The Pressure Vessel:

The pressure vessel's primary goal was to safely protect vital subsystems from the compressive pressures at up to 304.8 m (1000') water depth. A 5.1 cm (2”) inner diameter (ID) design made from PVC SCH 80 was determined as the system's main pressure vessel. This decision was made over a 7.6 cm (3") ID design due to both sponsor request and because, from analysis and research, lower inner diameters bring greater resistance to compressive pressure. Despite a gravitation toward the 5.1 cm (2") pressure vessel design, the 7.6 cm (3") design was still used to provide sufficient housing for the slightly larger FM surface beacon component. This decision was justified by testing of the 7.6 cm (3") pressure vessel design at the Scripps Institute of Oceanography, which found it could resist up to 7.584 MPa (1100 psi) - far greater than the 3.061 MPa (444 psi) at 304.8 m (1000') water depth.

The Battery Pack:

Ultimately, it was decided that while disposable batteries are wasteful and could be polluted into the environment, they were best suited for this design use case. This is because fishermen value ease-of-use, simplicity, and often don’t have time to wait for cells to charge back up. Furthermore, due to the lengthy amount of time between cell replacements, they  do not incur significant negative impact to the environment.
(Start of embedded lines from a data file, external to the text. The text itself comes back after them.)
### src/hw/qa_pkg.sv
// Shared types of the stream reader; the ring holds 256 lines and the metadata tag covers up to 512 slots
package qa_pkg;

    // ============================================================
    // Host memory geometry
    // ============================================================

    // One host cache line
    localparam int CACHE_WIDTH = 512;
    typedef logic [CACHE_WIDTH-1:0] t_cache_line;

    // Host addresses count whole lines, not bytes
    typedef logic [31:0] t_cache_line_addr;

    // Ring-buffer index
    // The ring size is a power of two, so the pointers wrap on their own
    localparam int FIFO_IDX_BITS = 8;
    typedef logic [FIFO_IDX_BITS-1:0] t_fifo_idx;

    // ============================================================
    // Request and response channel
    // ============================================================

    // Tag width in the read metadata, wide enough for a 512-slot scoreboard
    localparam int ROB_IDX_BITS = 9;

    // Width of the metadata field that the host echoes back
    localparam int MDATA_BITS = 14;

    typedef enum logic [1:0] {
        RdLine = 2'h0,
        WrLine = 2'h1
    } t_request_type;

    // Metadata sent with a read and returned with its response
    typedef struct packed {
        logic                    is_read;
        logic [ROB_IDX_BITS-1:0] rob_addr;
    } t_read_metadata;

    typedef struct packed {
        t_request_type         request_type;
        t_cache_line_addr      address;
        logic [MDATA_BITS-1:0] mdata;
    } t_tx_header;

    // One client's view of the shared request channel
    typedef struct packed {
        logic        read_request;
        logic        write_request;
        t_tx_header  read_header;
        t_tx_header  write_header;
        t_cache_line write_data;
    } t_frame_req;

    // Response channel from host memory
    typedef struct packed {
        logic                  rdvalid;
        logic                  wrvalid;
        logic [MDATA_BITS-1:0] mdata;
        t_cache_line           data;
    } t_rx_c0;

    // Registers written by the host over MMIO
    typedef struct packed {
        logic [31:0] afu_read_frame;
        logic [31:0] afu_status_addr;
        logic        newest_wr_en;
        t_fifo_idx   newest_idx;
    } t_csr_afu_state;

    // ============================================================
    // Metadata packing
    // ============================================================

    // Upper mdata bits stay zero
    function automatic logic [MDATA_BITS-1:0] pack_read_metadata(t_read_metadata meta);
        return MDATA_BITS'(meta);
    endfunction

    function automatic t_read_metadata unpack_read_metadata(logic [MDATA_BITS-1:0] mdata);
        return t_read_metadata'(mdata[$bits(t_read_metadata)-1:0]);
    endfunction

endpackage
The communication device on board also does not demand robust power, so AA cells are sufficient to supply power for over six months. Battery holders can be sourced from off the shelf electronic component suppliers such as Digikey, and each holder has a unit cost of roughly four dollars. Primary battery cells are also inexpensive, and after building both prototypes it was determined that that primary battery system is three times more inexpensive when it comes to cost and manufacturing time.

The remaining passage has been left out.